UPDATE: Freedom of Hate
Torches burned the sky as white nationalist protests echoed throughout the University of Virginia, shouting “Jews will not replace us; white lives matter; blood and soil.” All the while, though, the Ku Klux Klan’s (KKK), a white supremacist hate organization, right to protest has remained constitutionally protected.
Typically a peaceful college town, the city of Charlottesville, Virginia, became the epicenter of an incendiary display of violence and hate that led to the death of one peace protestor and has shaken what many Americans presumed about racial equality in the United States. Many questions remain in the minds of Americans: “What motivated such hateful acts?”,“Will this only lead to more violence?” and most prominently, “In light of all the hate, how is it that the KKK’s right to protest has remained legally supported?”
As nearly half of the students in a Westerner survey of 190 responses agreed that the KKK should not have been allowed to protest, this question certainly proves to be pressing. To answer it, one must review the First Amendment of our constitution.

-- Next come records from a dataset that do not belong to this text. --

This is an optimization exercise on Yosys and OpenROAD, whose aim is small area and a short achievable clock period, not a production implementation.
No functional check of the RTL was part of any run shown here.

==> flow/design.v (outline; a module is shown in full before it is edited, if it fits) <==
// module addmuladd_3_stage_signed_18_bit_xor_reduction: 1343 lines
module addmuladd_3_stage_signed_18_bit_xor_reduction(
	input signed [17:0] a,
	input signed [17:0] b,
	input signed [17:0] c,
	input signed [17:0] d,
	output [17:0] out,
	input clk);
  // ...
==> flow/flow/run.sh <==
#!/bin/bash
# The standard layout (standard.sh), with these changes:
#  - after the standard synthesis, inverters around full-adder cells are removed by
#    flipping the polarity of full adders (invopt2.py); registers are not touched;
#  - ports are buffered with buf_1 cells (the resizer upsizes them where timing needs it);
#  - timing repair aims at a larger setup margin than the design's clock needs, so
#    the layout is optimised for the period it achieves.
set -euo pipefail
MARGIN=6.9
R=$PWD/orfs/results/sky130hd/addmuladd_3_stage_signed_18_bit_xor_reduction/base
bash standard.sh $R/1_2_yosys.v > synth.log 2>&1
cp $R/1_2_yosys.v $R/1_2_yosys_std.v
python3 flow/invopt2.py $R/1_2_yosys_std.v $R/1_2_yosys.v > invopt.log 2>&1
bash standard.sh SETUP_SLACK_MARGIN=$MARGIN "BUFFER_PORTS_ARGS=-buffer_cell sky130_fd_sc_hd__buf_1" finish > layout.log 2>&1
==> flow/flow/invopt2.py <==
#!/usr/bin/env python3
"""Global inverter minimisation around full adders in a flat Yosys netlist.

A full adder is self-dual: FA(~a, ~b, ~c) = (~sum, ~cout), so each sky130 fa cell may be
"flipped" (fed the complements of its inputs, giving the complements of its outputs)
without changing the function of the netlist. xor/xnor gates absorb an inverted input
by swapping xor <-> xnor, and an xor/xnor driver can give either polarity the same way.
This script removes every inverter, chooses the flips by local search to need as few
inverters as possible, and puts back one inverter per net that some load needs inverted.
Flip-flops and ports are not changed.
usage: invopt2.py IN.v OUT.v
"""
import re, sys, random

src = open(sys.argv[1]).read()
m_first = re.search(r'^\s*sky130_fd_sc_hd__\w+\s', src, re.M)
m_end = src.rfind('endmodule')
head = src[:m_first.start()]
cell_txt = src[m_first.start():m_end]
assert 'assign' not in cell_txt, 'assign statements are not handled'

cell_re = re.compile(r'(sky130_fd_sc_hd__\w+)\s+(\\\S+\s|\S+)\s*\((.*?)\);', re.S)
pin_re = re.compile(r'\.(\w+)\(\s*(\\\S+\s|[^()\s]+)\s*\)')
OUTPINS = {'X', 'Y', 'Q', 'Q_N', 'SUM', 'COUT', 'HI', 'LO'}

cells = {}
order = []
for m in cell_re.finditer(cell_txt):
    typ, name, body = m.group(1), m.group(2).strip(), m.group(3)
    cells[name] = [typ, {p: n.strip() for p, n in pin_re.findall(body)}]
    order.append(name)

ports_out = set()
for m in re.finditer(r'^\s*output\s+(\[(\d+):(\d+)\]\s*)?(\S+);', head, re.M):
    if m.group(1):
        hi, lo = int(m.group(2)), int(m.group(3))
        for i in range(min(hi, lo), max(hi, lo) + 1): ports_out.add(f"{m.group(4)}[{i}]")
    else:
        ports_out.add(m.group(4))

def kind(t):
    b = re.sub(r'^sky130_fd_sc_hd__', '', t)
    if re.match(r'(clk)?inv(lp)?_\d+$', b): return 'inv'
    if re.match(r'fa_\d+$', b): return 'fa'
    if re.match(r'x(n)?or[23]_\d+$', b): return 'xor'
    return 'other'

TOGGLE = {}
for k in ('2', '3'):
    for sz in ('1', '2', '4'):
        TOGGLE[f'sky130_fd_sc_hd__xor{k}_{sz}'] = f'sky130_fd_sc_hd__xnor{k}_{sz}'
        TOGGLE[f'sky130_fd_sc_hd__xnor{k}_{sz}'] = f'sky130_fd_sc_hd__xor{k}_{sz}'
def outpin(t): return 'Y' if re.match(r'sky130_fd_sc_hd__xnor2_', t) else 'X'

# inverters that drive ports stay as ordinary cells
invs = {n for n, (t, p) in cells.items() if kind(t) == 'inv' and p['Y'] not in ports_out}
for n, (t, p) in cells.items():
    if kind(t) == 'xor': assert t in TOGGLE, t
driver = {}
for n, (t, p) in cells.items():
    for pin, net in p.items():
        if pin in OUTPINS: driver[net] = (n, pin)

def resolve(net):
    par = 0
    while net in driver and driver[net][0] in invs:
        net = cells[driver[net][0]][1]['A']; par ^= 1
    return net, par

# sinks per root: (cell, pin, parity); ports as (None, net, parity)
sinks = {}
for n, (t, p) in cells.items():
    if n in invs: continue
    for pin, net in p.items():
        if pin in OUTPINS: continue
        r, q = resolve(net)
        sinks.setdefault(r, []).append((n, pin, q))
for net in ports_out:
    r, q = resolve(net)
    if r != net or net not in driver:
        sinks.setdefault(r, []).append((None, net, q))

fas = [n for n in order if kind(cells[n][0]) == 'fa']
pinned = set()
for f in fas:
    for pin in ('SUM', 'COUT'):
        if cells[f][1][pin] in ports_out: pinned.add(f)
phi = {f: 0 for f in fas}

def root_drv(r):
    d = driver.get(r)
    return d[0] if d else None

def root_cost(r):
    d = root_drv(r)
    pd = phi.get(d, 0) if d else 0
    s0 = s1 = False
    for (c, pin, q) in sinks.get(r, []):
        if c is not None and kind(cells[c][0]) == 'xor': continue
        need = q ^ (phi.get(c, 0) if c else 0) ^ pd
        if need: s1 = True
        else: s0 = True
    if d and kind(cells[d][0]) == 'xor' and r not in ports_out:
        return 1 if (s0 and s1) else 0
    return 1 if s1 else 0

roots = set(sinks)
fa_roots = {}
for f in fas:
    rs = set()
    t, p = cells[f]
    for pin, net in p.items():
        rs.add(resolve(net)[0] if pin not in OUTPINS else net)
    fa_roots[f] = [r for r in rs if r in roots]

def total():
    return sum(root_cost(r) for r in roots)

def delta(f):
    rs = fa_roots[f]
    b = sum(root_cost(r) for r in rs)
    phi[f] ^= 1
    a = sum(root_cost(r) for r in rs)
    phi[f] ^= 1
    return a - b

def descend():
    improved = True
    while improved:
        improved = False
        for f in fas:
            if f in pinned: continue
            if delta(f) < 0:
                phi[f] ^= 1; improved = True

before = len(invs)
descend()
best = dict(phi); best_cost = total()
rng = random.Random(1)
for it in range(60):
    phi.update(best)
    for f in rng.sample(fas, max(1, len(fas) // 10)):
        if f not in pinned: phi[f] ^= 1
    descend()
    c = total()
    if c < best_cost:
        best, best_cost = dict(phi), c
phi.update(best)

# rebuild
for n in invs: del cells[n]
new_wires = []
cnt = [0]
for r in sorted(roots):
    d = root_drv(r)
    pd = phi.get(d, 0) if d else 0
    need = []
    for (c, pin, q) in sinks[r]:
        nd = q ^ (phi.get(c, 0) if c else 0) ^ pd
        need.append((c, pin, nd))
    nonx = [x for x in need if x[0] is None or kind(cells[x[0]][0]) != 'xor']
    if d and kind(cells[d][0]) == 'xor' and r not in ports_out and nonx and all(x[2] for x in nonx):
        # give the inverted polarity at the driver
        t = cells[d][0]; o = outpin(t)
        cells[d][0] = TOGGLE[t]; del cells[d][1][o]; cells[d][1][outpin(cells[d][0])] = r
        need = [(c, pin, nd ^ 1) for (c, pin, nd) in need]
    rn = None
    for (c, pin, nd) in need:
        if c is not None and kind(cells[c][0]) == 'xor':
            cells[c][1][pin] = r
            if nd:
                t = cells[c][0]; o = outpin(t); on = cells[c][1].pop(o)
                cells[c][0] = TOGGLE[t]; cells[c][1][outpin(cells[c][0])] = on
            continue
        if c is None:
            # output port: its net must carry the value
            if nd == 0 and pin == r: continue
            cnt[0] += 1
            if nd:
                cells[f"_invopt_cell_{cnt[0]}_"] = ['sky130_fd_sc_hd__inv_1', {'A': r, 'Y': pin}]
            else:
                cells[f"_invopt_cell_{cnt[0]}_"] = ['sky130_fd_sc_hd__buf_1', {'A': r, 'X': pin}]
            order.append(f"_invopt_cell_{cnt[0]}_")
            continue
        if nd:
            if rn is None:
                cnt[0] += 1
                rn = f"_invopt_n{cnt[0]}_"
                new_wires.append(rn)
                cells[f"_invopt_cell_{cnt[0]}_"] = ['sky130_fd_sc_hd__inv_1', {'A': r, 'Y': rn}]
                order.append(f"_invopt_cell_{cnt[0]}_")
            cells[c][1][pin] = rn
        else:
            cells[c][1][pin] = r
after = sum(1 for t, p in cells.values() if kind(t) == 'inv')
sys.stderr.write(f"invopt2: inverters {before} -> {after} (flipped {sum(phi.values())} of {len(fas)} full adders)\n")

def fmt(n): return n + ' ' if n.startswith('\\') else n
out = [head.rstrip('\n') + '\n']
for w in new_wires: out.append(f"  wire {w};\n")
for name in order:
    if name not in cells: continue
    typ, pins = cells[name]
    pl = ",\n".join(f"    .{p}({fmt(n)})" for p, n in pins.items())
    out.append(f"  {typ} {fmt(name)} (\n{pl}\n  );\n")
out.append("endmodule\n")
open(sys.argv[2], 'w').write(''.join(out))
==> flow/standard.sh <==
#!/bin/bash
# synth_recipe.tcl (not shown) runs the flow's synth.tcl, then flattens the netlist and writes it again
# the make line also repeats each setting of config.mk as NAME=value (left out here)
make -C /OpenROAD-flow-scripts/flow DESIGN_CONFIG=/design/flow/config.mk WORK_HOME=/design/flow/orfs CLKGATE_MAP_FILE= SYNTH_SCRIPT=/design/flow/synth_recipe.tcl "${@:-finish}"
==> flow/config.mk <==
export PLATFORM = sky130hd
export DESIGN_NAME = addmuladd_3_stage_signed_18_bit_xor_reduction
export DESIGN_NICKNAME = addmuladd_3_stage_signed_18_bit_xor_reduction
export VERILOG_FILES = /design/flow/design.v
export SDC_FILE = /design/flow/constraint.sdc
export NUM_CORES = 4
export LEC_CHECK = 0
export ABC_AREA = 1
export CAP_MARGIN = 20
export CORE_MARGIN = 2
export CORE_UTILIZATION = 40
export CTS_BUF_LIST = sky130_fd_sc_hd__clkbuf_4 sky130_fd_sc_hd__clkbuf_8
export SLEW_MARGIN = 20
==> flow/constraint.sdc <==
create_clock -name core_clock -period 10.0 [get_ports {clk}]
set_input_delay 2.0000 -clock core_clock [delete_from_list [all_inputs] [get_ports {clk}]]
set_output_delay 2.0000 -clock core_clock [all_outputs]
set_load 0.01 [all_outputs]
==> notes.md, run 1 <==
- Outcome: complete, no violations
- FF/Latch Area: 0.00321 mm²
- Largest registers: q_r: 84 flops, bn_r: 18 flops, c_r: 18 flops
- Post-DP HPWL: about 25 mm
- Maximum number of pins on one net before global-route repair: 21
- CP Data Arrival Time: between 1 and 1.5 ns
- DRT Pass-1 Iters: 5
- Crit-path max cell delay: between 0.3 and 0.4 ns
- Clock Path Buffers: 2
- First-pass GRT wire length: 52.4 mm
- Total setup buffers inserted after CTS: 4
- Area of the multi-input gates: 0.00909 mm²
- RSZ-0062 raised after global routing: true
- CTS Sinks: 157
- Met3 Use GR: 4.82%
- Multi-input gate share of the layout cell area: 63.2%
- Worst Setup EP: out[0]
- Via density: 5.08
- Crit-path max FO: 1
- Inserted Diodes: 0
- Avg Cell Area, Syn: between 8 and 9 µm²
- Final Hold Fails: 0
- WS Path Type: flop to output port
- # clk buffers: 17
- Wl on met1: 14.2 mm
- I/O Pins: 91
- CTS tree: done
- Critical Path RT: 8.00 ns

In short, the law grants free expression of ideas and speech to citizens of the United States, so long as it is not likely to incite or produce imminent law violations. It is under this nuanced exception that hate groups are allowed to chant for the death of others legally.
Director of Communications and Public Policy at American Civil Liberties Union of Illinois, Edwin Yohnka, recognizes the difficulties of upholding this legal distinction. In a Westerner interview, he explained,“What is legal is defined not by its content, but by whether or not there are accompanying direct threats and whether those threats lead to violence.”
In regard to the protests that weekend, the speech was deemed legal as the violence was not consequential of the hateful rhetoric. Although violence did occur, it did not result specifically from the speech. To the law, the difference between saying “Kill all Jews” and “Kill that Jew” can be the determining factor between innocence and imprisonment.
That said, many members responsible for upholding legal precedents, such as those at the ACLU in Virginia, are often placed in a dilemma between supporting their personal beliefs and their greater constitutional rights. It is for this reason that, after the events in Charlottesville, a board member of the ACLU in Virginia went so far as to resign, later posting to their Twitter that “I won’t be a fig leaf for the Nazis” and cover up their hatred.
Yet, despite this, the importance of maintaining legal precedent, according to Yohnka, prevails. He reasons that it is necessary to support the free expression of all non threatening speech even if it is hateful; if this type of speech is suppressed, he says, the laws that work to suppress it just might work to limit speech we perceive to be positive as well.
Helping to support these decisions, is the distinction that what is legal is not necessarily moral. “There’s the moral aspect and then there’s the legal aspect, and we’re talking about the legal aspect here. Legally, it’s acceptable. Morally, now that’s a totally different discussion,” AP Government teacher Daniel Fouts explained.
Though legal support groups may not be able to prevent hateful speech, they do possess the responsibility to make sure that they represent protests that are not likely to result in violence. This logic is the primary motivation behind the recent statement from the ACLU that they will no longer stand with hate groups seeking to march with weapons, as some of those in Charlottesville did.
As the political climate grows more polarized and more hateful speech is spread, Yohnka reflects that “We must be mindful of what particular groups are, what their history is and ensure that we know that their speech will not be met with violence. These are things that we have always done, just with more sensitivity now than before.”